Peter Blackstock, publisher, acquired UK and Commonwealth rights, excluding Canada, from Mary Evans at Mary Evans Inc. The novel will be published on 18th May 2023.
Spanning 77 years, from 1900 to 1977, The Covenant of Water follows a family in south India that suffers from a “peculiar affliction”: in every generation, at least one person dies by drowning. The publisher continued: “The story opens with a 12-year-old girl, grieving the death of her father, who is sent by boat to meet her 40-year-old husband for the first time at their wedding. From this poignant beginning a gripping and unexpected family story unfolds, an exploration of love and marriage, struggle through hardship, and a hymn to progress in medicine and human understanding.”
Verghese’s novel blends his “deep knowledge of and enthusiasm for the medical world with his writing genius, resulting in a bold, sweeping story that reads like a classic Russian novel”.
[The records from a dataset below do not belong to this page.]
`src/rtl/hdmi_period_scheduler.sv`:
```
// hdmi_period_scheduler
// Raster counters, sync generation and TMDS period sequencing for the three
// HDMI channel encoders. Every output is registered and coherent with x/y.
// Data-island support (island FSM, packet-slot handshake, DI_PRE control
// code) is compiled in only when HDMI_DATA_ISLAND_EN is defined; without it
// the block is a plain DVI scheduler and pkt_valid is ignored.
module hdmi_period_scheduler #(
    parameter int H_ACTIVE      = 1280,
    parameter int H_FRONT       = 110,
    parameter int H_SYNC        = 40,
    parameter int H_BACK        = 220,
    parameter int V_ACTIVE      = 720,
    parameter int V_FRONT       = 5,
    parameter int V_SYNC        = 5,
    parameter int V_BACK        = 20,
    parameter int ISLAND_OFFSET = 4,
    parameter int MAX_PACKETS   = 2
) (
    input  logic        pclk,
    input  logic        rst,
    input  logic        enableVsync,
    input  logic        pkt_valid,
    output logic        pkt_ready,
    output logic [4:0]  pkt_word,
    output logic [2:0]  period,
    output logic [3:0]  ctl,
    output logic        hsync,
    output logic        vsync,
    output logic        de,
    output logic [11:0] x,
    output logic [11:0] y
);

    localparam int H_TOTAL = H_ACTIVE + H_FRONT + H_SYNC + H_BACK;
    localparam int V_TOTAL = V_ACTIVE + V_FRONT + V_SYNC + V_BACK;

    // Period codes as seen by the channel encoders
    localparam logic [2:0] P_CTRL        = 3'd0;
    localparam logic [2:0] P_VID_PRE     = 3'd1;
    localparam logic [2:0] P_VID_GB      = 3'd2;
    localparam logic [2:0] P_VIDEO       = 3'd3;
    localparam logic [2:0] P_DI_PRE      = 3'd4;
    localparam logic [2:0] P_DI_GB_LEAD  = 3'd5;
    localparam logic [2:0] P_DI          = 3'd6;
    localparam logic [2:0] P_DI_GB_TRAIL = 3'd7;

    localparam logic [3:0] CTL_VID_PRE = 4'b0001;

    // Raster landmarks, pre-sized to the counter width
    localparam logic [11:0] X_LAST       = 12'(H_TOTAL - 1);
    localparam logic [11:0] Y_LAST       = 12'(V_TOTAL - 1);
    localparam logic [11:0] X_ACT_END    = 12'(H_ACTIVE);
    localparam logic [11:0] Y_ACT_END    = 12'(V_ACTIVE);
    localparam logic [11:0] X_HS_START   = 12'(H_ACTIVE + H_FRONT);
    localparam logic [11:0] X_HS_END     = 12'(H_ACTIVE + H_FRONT + H_SYNC);
    localparam logic [11:0] Y_VS_START   = 12'(V_ACTIVE + V_FRONT);
    localparam logic [11:0] Y_VS_END     = 12'(V_ACTIVE + V_FRONT + V_SYNC);
    localparam logic [11:0] X_VPRE_START = 12'(H_TOTAL - 10);
    localparam logic [11:0] X_VPRE_END   = 12'(H_TOTAL - 3);
    localparam logic [11:0] X_VGB_START  = 12'(H_TOTAL - 2);

    // Reject geometries where an island could collide with the video leader
    // or where the counters cannot hold the raster.
    if (ISLAND_OFFSET < 4 || MAX_PACKETS < 1 || MAX_PACKETS > 18 ||
        (ISLAND_OFFSET + 10 + 32 * MAX_PACKETS + 2 + 12) > (H_TOTAL - H_ACTIVE - 10) ||
        H_TOTAL > 4096 || V_TOTAL > 4096) begin : g_bad_params
        $error("hdmi_period_scheduler: no room for the data island before the video leader");
    end

    logic [11:0] x_reg;
    logic [11:0] y_reg;
    logic [11:0] x_next;
    logic [11:0] y_next;
    logic [11:0] y_after_next;
    logic        hsync_reg;
    logic        vsync_reg;
    logic        de_reg;
    logic        video_next;
    logic        lead_line_next;
    logic        vid_pre_next;
    logic        vid_gb_next;
    logic [2:0]  base_period_next;
    logic [3:0]  base_ctl_next;
    logic [2:0]  period_reg;
    logic [3:0]  ctl_reg;

    // Next raster position and the non-island period it implies
    always_comb begin
        x_next = x_reg + 12'd1;
        y_next = y_reg;
        if (x_reg == X_LAST) begin
            x_next = 12'd0;
            y_next = (y_reg == Y_LAST) ? 12'd0 : (y_reg + 12'd1);
        end
        y_after_next   = (y_next == Y_LAST) ? 12'd0 : (y_next + 12'd1);
        video_next     = (x_next < X_ACT_END) && (y_next < Y_ACT_END);
        lead_line_next = (y_after_next < Y_ACT_END);
        vid_pre_next   = lead_line_next && (x_next >= X_VPRE_START) && (x_next <= X_VPRE_END);
        vid_gb_next    = lead_line_next && (x_next >= X_VGB_START);

        base_period_next = P_CTRL;
        base_ctl_next    = 4'b0000;
        if (video_next) begin
            base_period_next = P_VIDEO;
        end else if (vid_pre_next) begin
            base_period_next = P_VID_PRE;
            base_ctl_next    = CTL_VID_PRE;
        end else if (vid_gb_next) begin
            base_period_next = P_VID_GB;
        end
    end

    // Raster counters and syncs, registered against the next position
    always_ff @(posedge pclk) begin
        if (rst) begin
            x_reg     <= 12'd0;
            y_reg     <= 12'd0;
            hsync_reg <= 1'b0;
            vsync_reg <= 1'b0;
            de_reg    <= 1'b0;
        end else begin
            x_reg     <= x_next;
            y_reg     <= y_next;
            hsync_reg <= (x_next >= X_HS_START) && (x_next < X_HS_END);
            vsync_reg <= enableVsync && (y_next >= Y_VS_START) && (y_next < Y_VS_END);
            de_reg    <= video_next;
        end
    end

`ifdef HDMI_DATA_ISLAND_EN

    localparam logic [3:0]  CTL_DI_PRE   = 4'b0101;
    localparam logic [11:0] X_ISL_DECIDE = 12'(H_ACTIVE + ISLAND_OFFSET - 1);
    localparam logic [4:0]  PKT_LIMIT    = 5'(MAX_PACKETS);

    typedef enum logic [2:0] {
        ISL_IDLE,
        ISL_PRE,
        ISL_GBL,
        ISL_PKT,
        ISL_GBT
    } isl_state_t;

    isl_state_t  isl_state_reg;
    logic [2:0]  isl_cnt_reg;
    logic [4:0]  pkt_cnt_reg;
    logic        pkt_ready_reg;
    logic [4:0]  pkt_word_reg;

    // Island FSM; the island never overlaps video (it starts after the active
    // region) nor the leader (guaranteed by the room check), so island states
    // simply override the raster-derived period while they run.
    always_ff @(posedge pclk) begin
        if (rst) begin
            isl_state_reg <= ISL_IDLE;
            isl_cnt_reg   <= 3'd0;
            pkt_cnt_reg   <= 5'd0;
            period_reg    <= P_CTRL;
            ctl_reg       <= 4'b0000;
            pkt_ready_reg <= 1'b0;
            pkt_word_reg  <= 5'd0;
        end else begin
            period_reg    <= base_period_next;
            ctl_reg       <= base_ctl_next;
            pkt_ready_reg <= 1'b0;
            pkt_word_reg  <= 5'd0;
            case (isl_state_reg)
                ISL_IDLE: begin
                    if (x_reg == X_ISL_DECIDE && pkt_valid) begin
                        isl_state_reg <= ISL_PRE;
                        isl_cnt_reg   <= 3'd0;
                        period_reg    <= P_DI_PRE;
                        ctl_reg       <= CTL_DI_PRE;
                    end
                end
                ISL_PRE: begin
                    if (isl_cnt_reg == 3'd7) begin
                        isl_state_reg <= ISL_GBL;
                        isl_cnt_reg   <= 3'd0;
                        period_reg    <= P_DI_GB_LEAD;
                    end else begin
                        isl_cnt_reg   <= isl_cnt_reg + 3'd1;
                        period_reg    <= P_DI_PRE;
                        ctl_reg       <= CTL_DI_PRE;
                    end
                end
                ISL_GBL: begin
                    if (isl_cnt_reg == 3'd1) begin
                        isl_state_reg <= ISL_PKT;
                        pkt_cnt_reg   <= 5'd1;
                        pkt_ready_reg <= 1'b1;
                        period_reg    <= P_DI;
                    end else begin
                        isl_cnt_reg   <= isl_cnt_reg + 3'd1;
                        period_reg    <= P_DI_GB_LEAD;
                    end
                end
                ISL_PKT: begin
                    if (pkt_word_reg == 5'd31) begin
                        if (pkt_valid && (pkt_cnt_reg < PKT_LIMIT)) begin
                            // Back-to-back packet, no gap
                            pkt_cnt_reg   <= pkt_cnt_reg + 5'd1;
                            pkt_ready_reg <= 1'b1;
                            period_reg    <= P_DI;
                        end else begin
                            isl_state_reg <= ISL_GBT;
                            isl_cnt_reg   <= 3'd0;
                            period_reg    <= P_DI_GB_TRAIL;
                        end
                    end else begin
                        pkt_word_reg  <= pkt_word_reg + 5'd1;
                        period_reg    <= P_DI;
                    end
                end
                ISL_GBT: begin
                    if (isl_cnt_reg == 3'd1) begin
                        isl_state_reg <= ISL_IDLE;
                        isl_cnt_reg   <= 3'd0;
                    end else begin
                        isl_cnt_reg   <= isl_cnt_reg + 3'd1;
                        period_reg    <= P_DI_GB_TRAIL;
                    end
                end
                default: begin
                    isl_state_reg <= ISL_IDLE;
                    isl_cnt_reg   <= 3'd0;
                end
            endcase
        end
    end

    assign pkt_ready = pkt_ready_reg;
    assign pkt_word  = pkt_word_reg;

`else

    // DVI mode: no islands, so the packet request has no effect
    logic pkt_valid_unused;
    assign pkt_valid_unused = pkt_valid;

    // Period and control code straight from the raster
    always_ff @(posedge pclk) begin
        if (rst) begin
            period_reg <= P_CTRL;
            ctl_reg    <= 4'b0000;
        end else begin
            period_reg <= base_period_next;
            ctl_reg    <= base_ctl_next;
        end
    end

    assign pkt_ready = 1'b0;
    assign pkt_word  = 5'd0;

`endif

    assign period = period_reg;
    assign ctl    = ctl_reg;
    assign hsync  = hsync_reg;
    assign vsync  = vsync_reg;
    assign de     = de_reg;
    assign x      = x_reg;
    assign y      = y_reg;

endmodule
```
`config.mk`:
```
export PLATFORM = sky130hd
export DESIGN_NAME = hdmi_period_scheduler
export DESIGN_NICKNAME = d
export VERILOG_FILES = /design/src/rtl/hdmi_period_scheduler.sv
export SDC_FILE = /design/constraint.sdc
export NUM_CORES = 1
export LEC_CHECK = 0
export CAP_MARGIN = 10
export CORE_MARGIN = 1
export CORE_UTILIZATION = 55
export DETAILED_ROUTE_END_ITERATION = 6
export PLACE_DENSITY = 0.83
export REMOVE_ABC_BUFFERS = 1
export SLEW_MARGIN = 25
export SYNTH_ARGS = -nofsm -noshare
export SYNTH_HDL_FRONTEND = slang
export SYNTH_SLANG_ARGS = --single-unit
```
`constraint.sdc`:
```
create_clock -name pclk -period 4 [get_ports pclk]
set_input_delay 0.6 -clock pclk [delete_from_list [all_inputs] [get_ports pclk]]
set_output_delay 0.6 -clock pclk [all_outputs]
set_load 0.005 [all_outputs]
```
; ---- Word-level counts from Yosys, hierarchy flattened
; Index checks and enable logic that the tools add are counted.
[word_totals]
wordCells = 41
ff_bits = 34
[op_classes]
eq_ne = 3
n_addsub = 3
n_lt_le_gt_ge = 10
n_mux = 8
n_reduce_logical = 9
[op_table]
columns = cell, count
row1 = 12-bit 2-to-1 mux, 4
row2 = 12-bit by 1-bit adder with 12-bit output (second input constant), 3
row3 = 12-bit by 11-bit greater-or-equal comparator with 1-bit output (second input constant), 3
row4 = 12-bit by 10-bit < comparator with 1-bit output (second input constant), 3
row5 = 12-bit by 10-bit equality test with 1-bit output (second input constant), 2
row6 = 12-bit by 11-bit < comparator with 1-bit output (second input constant), 2
row7 = 12-bit by 11-bit equality test with 1-bit output (second input constant), 1
row8 = 12-bit by 10-bit greater-or-equal comparator with 1-bit output (second input constant), 1
row9 = 12-bit by 11-bit <= comparator with 1-bit output (second input constant), 1
row10 = 1-bit logical AND, 7
row11 = 2-bit 2-to-1 mux, 3
row12 = 3-bit OR reduction, 1
row13 = 2-bit OR reduction, 1
row14 = 1-bit 2-to-1 mux, 1

; ---- Depth between registers and ports, before layout
; Gate-level depths: netlist (run 1).
[depth]
ltp_word = 10
mapped_depth = 11
depth_no_buf = 10

; ---- Least setup slack after synthesis (run 1)
; OpenSTA, ideal clock, no wires.
[synth_timing]
path_kind = reg-to-reg
start = register y_reg[1] (netlist: y[1])
end = register period_reg[0] (netlist: period[0])
path_stages_with_launch = 11
period_less_slack_ns = 2.252
arrival_ns = 2.121
path_buffers = 1
path_slack_ns = 1.748
path_cell_list = dfxtp_1 > ha_1 > buf_2 > xor2_1 > nand3b_1 > or3_1 > a211oi_1 > o211ai_1 > mux2i_1 > a21oi_2 > o21ai_1
[synth_between]
elab_chain_cells = 10
[synth_rtl]
columns = element, line
row1 = start: declaration, 71  ; logic [11:0] y_reg;
row2 = start signal: assignment, 123  ; y_reg <= y_next;
row3 = 12-bit by 1-bit adder with 12-bit output or 12-bit by 10-bit equality test with 1-bit output (tied branches), 93  ; y_next = (y_reg == Y_LAST) ? 12'd0 : (y_reg + 12'd1);
row4 = 12-bit 2-to-1 mux, 93
row5 = 12-bit 2-to-1 mux *, 91  ; if (x_reg == X_LAST) begin
row6 = 12-bit by 1-bit adder with 12-bit output or 12-bit by 10-bit equality test with 1-bit output (tied branches), 95  ; y_after_next = (y_next == Y_LAST) ? 12'd0 : (y_next + 12'd1);
row7 = 12-bit 2-to-1 mux, 95
row8 = 12-bit by 10-bit < comparator with 1-bit output, 97  ; lead_line_next = (y_after_next < Y_ACT_END);
row9 = 1-bit logical AND (2 in series), 98  ; vid_pre_next = lead_line_next && (x_next >= X_VPRE_START) && (x_next <= X_VPRE_END);
row10 = 2-bit 2-to-1 mux, 105  ; end else if (vid_pre_next) begin
row11 = 2-bit 2-to-1 mux *, 103  ; if (video_next) begin
row12 = end signal: assignment, 247  ; period_reg <= base_period_next;
row13 = end: declaration, 84  ; logic [2:0] period_reg;
; Mark *: on every way between the ends. The rest lies on a longest branch, timed or not.
; A chain may end at the register's enable or synchronous reset.

; ---- Final worst setup path (run 1)
[layout_timing]
start = register x_reg[0] (netlist: x[0])
end = register hsync_reg (netlist: hsync)
[layout_between]
elab_chain_cells = 4
[layout_rtl]
columns = element, line
row1 = start: declaration, 70  ; logic [11:0] x_reg;
row2 = start signal: assignment, 122  ; x_reg <= x_next;
row3 = 12-bit by 1-bit adder with 12-bit output or 12-bit by 11-bit equality test with 1-bit output (tied branches), "89, 91"
row4 = 12-bit 2-to-1 mux *, 91
row5 = 12-bit by 11-bit greater-or-equal comparator with 1-bit output or 12-bit by 11-bit < comparator with 1-bit output (tied branches), 124  ; hsync_reg <= (x_next >= X_HS_START) && (x_next < X_HS_END);
row6 = 1-bit logical AND *, 124
row7 = end signal: assignment, 124
row8 = end: declaration, 75  ; logic hsync_reg;
; Marks and branches as above.

==> key figures, run 1 <==
Run status
  • Run status: complete, no violations

Routing
  • Iteration count of the initial detailed-routing pass: 5
  • Final WL: 5.44 mm
  • DR iter-0 viols: 146
  • Via count of the routed design: 2229
  • Vias per cell: 6.09
  • Remaining number of nets flagged by the antenna check after routing: 0
  • Residual DRC count: 0
  • Average wire length per cell after detail routing: 14.9 um

STA
  • Setup TNS: 0 ns
  • Post-route setup slack: 1.04 ns
  • Part of the cycle the worst path needs: 73.9%
  • Actual slew at the worst max-slew pin: 1.00 ns
  • RSZ-0062 raised after global routing: no
  • Time the worst path needs with I/O delays and setup: 2.96 ns
  • Final setup violation count: 0
  • Number of slew-limit violations in the final report: 0
  • Highest clock frequency the design can meet: 338 MHz
  • Worst setup skew after layout: 0.00812 ns
  • Final Hold Violating Endpoints: 0
  • Slew HR: 33.1%

Pwr
  • Largest vdd supply drop: 0.000188 V
  • Power Internal: 435 uW
  • Total chip power: 576 uW
  • Share of power burned in combinational logic: 5.3%
  • Switch share: 24.5%
  • Leakage Power: 0.934 nW
  • Part of the power in the clock network: 41.3%
  • Power per cell area: 215 nW/um2
  • Fraction of power consumed by sequential logic: 53.4%
  • Net switching component of the power: 141 uW

Global routing
  • Initial antenna violation count: 0
  • Vias in the first global route: 1721
  • Pin count of the biggest net entering global routing: 29
  • Total global routing overflow: 0
  • GRT Util Overall: 24.6%
  • First-pass GRT wire length: 8.36 mm

Final layout
  • Layout-stage area growth over the synthesis result: 13.2%
  • Final net count: 324
  • Final antenna diode count: 0
  • Layout cells sized above 1: 9.18%
  • Core utilization of the finished layout: 66.0%

Yosys
  • Xor/xnor share of the synthesized area: 7.41%
  • Largest family of logic cells by synthesized area: simple AND/OR/NAND/NOR gates
  • Gate count of the mapped netlist: 299
  • Mean area per synthesized cell: 7.90 um2
  • Synth Area in Compound Gates: 21.2%
  • Sequential fraction of the synthesis area: 25.4%
  • Netlist Area Pre-Place: 2360 um2
  • Synthesis-stage register bit count: 30
  • Synth Area in Simple Gates: 33.9%
  • Count of cell types in the netlist: 72
  • Adder-cell area share of the yosys netlist: 2.12%
  • Number of flops mapped to enable cells by yosys: 0
  • YS warnings: 0
  • Synth Flop Type: dfxtp_1
  • Share of flip-flops with an asynchronous set or reset: 0%
  • Mux contribution to synthesized area: 0.900%

Critical path
  • Reg2Reg Setup Slack: 1.04 ns
  • Worst EP arrival: 3.14 ns
  • Worst-path cell with the longest stage delay: and3_1
  • CP endpoint kind: flop
  • Category of cells accounting for the largest share of critical-path delay: simple AND/OR/NAND/NOR gates
  • Req. time, crit path: 4.18 ns
  • Crit start category: flop
  • Critical path class: reg2reg
  • Worst-path maximum fanout: 28
  • Critical path, cell by cell: ha_1 -> and4b_1 -> and3_1 -> o31ai_1 -> nor3_1 -> a21oi_1 -> o2bb2ai_1 -> a221oi_1 -> a2111oi_2
  • Worst stage delay on the critical path: 0.86 ns
  • Number of buffer and inverter instances along the worst setup path: 0

Place
  • # port buffers: 32
  • Global placer's final weighted congestion: 0.874
  • Pre-CTS setup slack: 1.09 ns
  • Post-DP HPWL: 3.82 mm

Clock network
  • Number of cells upsized or downsized after cts: 0
  • Max Buffers Root-to-Sink: 2
  • Clock-pin slew of the registers on the worst-case setup and hold paths: 0.06 ns
  • H-tree depth reported by CTS: 2
  • Worst skew pair latency: 0.29 ns
  • Number of buffers added to fix hold violations after cts: 0
  • Num Clock Sinks: 30
  • Post CTS Setup Buffer Count: 0
  • Number of buffers created by CTS: 5
  • CTS tree: yes
  • Master cell of the clock root buffer: clkbuf_8

Die
  • Starting density of the core: 58.2%
  • Area of the die: 4560 um2
  • Width of the die: 67.6 um
  • Vertical die dimension: 67.6 um
  • CORE AREA: 4060 um2
  • Row count: 23
  • Count of pins on the block boundary: 44

Worst hold path
  • Worst min path class: reg2reg

Flow run
  • Max Cap Viol: 0
==> layer usage <==
layer,part of all wire (%),global-route usage (%),vias up
met1,46,36.1,1035
li1,-,-,1089
met3,7.4,4.73,8
met5,0,0,-
met2,45,34.8,97
met4,1.2,9.31,0
==> through the flow <==
stage	hold slack, ns	instances	area (um2)
4_1_cts	0.580	366	2680
3_5_place_dp	0.571	359	2600
6_report	0.574	366	2680
3_3_place_gp	0.557	359	2600
2_1_floorplan	0.528	276	2210
5_1_grt	0.604	366	2680
==> cell usage in the layout, fill, tap and decap left out, types with 3 or more instances in the layout <==
| cell type | Yosys | final |
|---|---|---|
| nand2_1 | 25 | 25 |
| xor2_1 | 9 | 9 |
| nand4b_1 | 3 | 3 |
| ha_1 | 4 | 4 |
| nand2b_1 | 3 | 3 |
| conb_1 | 1 | 10 |
| a31oi_1 | 4 | 4 |
| nor3_1 | 22 | 22 |
| nand3b_1 | 5 | 5 |
| nor2b_1 | 4 | 4 |
| clkdlybuf4s50_1 | 0 | 32 |
| a21o_1 | 3 | 3 |
| nand3_1 | 7 | 7 |
| clkbuf_8 | 0 | 5 |
| nor2_1 | 29 | 29 |
| a21oi_1 | 16 | 16 |
| xnor2_1 | 11 | 11 |
| o21ai_0 | 16 | 16 |
| o211ai_1 | 3 | 3 |
| and3_1 | 8 | 8 |
| dfxtp_1 | 30 | 30 |
| inv_1 | 5 | 5 |
==> power by group through the flow <==
stage | logic [mW] | clock network (mW) | registers [mW]
3_5_place_dp | 0.0304 | 0 | 0.314
3_3_place_gp | 0.0299 | 0 | 0.314
5_1_grt | 0.0334 | 0.254 | 0.308
6_report | 0.0303 | 0.238 | 0.308
4_1_cts | 0.0305 | 0.238 | 0.308
2_1_floorplan | 0.0130 | 0 | 0.314
==> synthesized netlist by cell type (3+ instances only) <==
cell / count / share of area [%]
and3_1: 8 / 2.1
dfxtp_1: 30 / 25
a31oi_1: 4 / 1.1
inv_1: 5 / 0.79
a21o_1: 3 / 0.95
clkbuf_1: 5 / 0.79
xnor2_1: 11 / 4.1
buf_2: 14 / 3.0
nand2_1: 25 / 4.0
nand2b_1: 3 / 0.79
o21ai_0: 16 / 3.4
nor2_1: 29 / 4.6
ha_1: 4 / 2.1
nand3_1: 7 / 1.5
nor3_1: 22 / 4.7
nand3b_1: 5 / 1.6
nor2b_1: 4 / 1.1
xor2_1: 9 / 3.3
o211ai_1: 3 / 0.95
nand4b_1: 3 / 1.1
buf_4: 12 / 3.8
a21oi_1: 16 / 3.4
==> cells by family after synthesis <==
group,count (synthesis)
mux,2
other cells,1
flops,30
fa+ha+maj,4
buf+inv,37
xor+xnor,20
simple gates,135
compound gates,70
==> worst paths after layout <==
kind                            start     to  cells past startpoint
worst min register to register   x[0]   x[0]                      1
worst max register to register   x[0]  hsync                      9
worst min-delay path             x[0]   x[0]                      1
worst max-delay path             x[0]  hsync                      9
==> final cells by class <==
type                    count  area, um2
clock buffers               5       68.8
clock inverters             2       10.0
fillers                   367       1380
inverters                   5       18.8
multi-input cells         241       1590
flip-flops and latches     30        601
well taps                  50       62.6
repair buffers             33        328
Note: power is estimated with default switching activity, not from simulation.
Blackstock commented: “The Covenant of Water is epic but with a page-turning momentum, and it conjures a whole world which feels absolutely alive. Abraham tells much of the story of India’s path to modernity through a single family living in Kerala from 1900 to the 1970s, moving through joy, tragedy, love and marriage as the country around them shifts and turns. It’s a beautiful, humbling book about family lineage and connection, and also about the unexpected ways mankind makes progress. Ultimately, it’s a book about human persistence in difficult times – and although it’s historical in its scope it feels so pertinent to all we’re going through today.”
Verghese added: “I’m thrilled that Grove Press UK will publish The Covenant of Water for readers in the UK and in Commonwealth countries, especially because much of the story takes place in the UK as well as in south India, in places where I spent my formative years as a child and did my medical training. As a reader and writer, the eventful decades between 1900 to 1970 have always fascinated me and I hope this tale set in that period resonates for readers.”